Accueil Édition Abonné Décembre 2017 Alain Finkielkraut: « Je souffre de voir Renaud Camus s’égarer de cette manière »

Alain Finkielkraut: « Je souffre de voir Renaud Camus s’égarer de cette manière »


Alain Finkielkraut: « Je souffre de voir Renaud Camus s’égarer de cette manière »
Alain Finkielkraut, 2017. Photo: Hannah Assouline

Les analogies funestes de Renaud Camus 

Après l’instauration en 1976 du regroupement familial, l’immigration a changé de nature et la France a changé de visage.

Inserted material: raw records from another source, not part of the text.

==> config.mk <==
export PLATFORM = sky130hd
export DESIGN_NAME = dma_channel
export DESIGN_NICKNAME = d
export VERILOG_FILES = /design/src/rtl/dma_pkg.sv /design/src/rtl/dma_fifo.sv /design/src/rtl/dma_cfg_regs.sv /design/src/rtl/dma_ctrl.sv /design/src/rtl/dma_channel.sv
export SDC_FILE = /design/constraint.sdc
export NUM_CORES = 1
export LEC_CHECK = 0
export CAP_MARGIN = 0
export CORE_ASPECT_RATIO = 0.6
export CORE_MARGIN = 2
export CORE_UTILIZATION = 25
export CTS_CLUSTER_DIAMETER = 30
export DETAILED_ROUTE_END_ITERATION = 6
export GPL_TIMING_DRIVEN = 0
export PLACE_DENSITY = 0.37
export SYNTH_ARGS = -nofsm -noshare
export SYNTH_HDL_FRONTEND = slang
export SYNTH_SLANG_ARGS = --single-unit
==> constraint.sdc <==
create_clock -name clk -period 7.7 [get_ports clk]
set_clock_uncertainty 0.1 [all_clocks]
set_input_delay 1.925 -clock clk [delete_from_list [all_inputs] [get_ports clk]]
set_output_delay 1.925 -clock clk [all_outputs]
set_load 0.02 [all_outputs]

L’immigration de peuplement a succédé à l’immigration de travail et, comme l’a écrit Élisabeth Badinter sur la foi des témoignages édifiants et terrifiants collectés par Georges Bensoussan dans Une France soumise : « Une seconde société tente de s’imposer insidieusement au sein de notre République, tournant le dos à celle-ci, visant explicitement le séparatisme, voire la sécession. » Renaud Camus fait le même constat. C’est un crève-cœur pour lui de savoir que tant de Français vivent à Saint-Denis, à Sevran, à La Courneuve, à Lunel et à Tourcoing et même dans certains quartiers de Paris, comme dans une terre étrangère. Mais au moment de nommer les choses, il succombe, comme les idéologues qu’il combat, au démon de l’analogie. Les antifascistes invoquent les années noires pour mieux nier ce qui survient. Lui s’y réfère pour en faire sentir l’énormité et l’horreur. Il proteste contre l’Occupation, il fustige la Collaboration, il appelle à la Résistance. C’est là que je me sépare radicalement de lui. Comme je l’ai écrit dans ma dispute avec Élisabeth de Fontenay, si l’on veut éviter de verser dans l’inhumain, il faut se garder comme de la peste de toute comparaison avec les sombres temps du XXe siècle et s’efforcer de penser le présent dans ses propres termes : l’exactitude, encore et toujours.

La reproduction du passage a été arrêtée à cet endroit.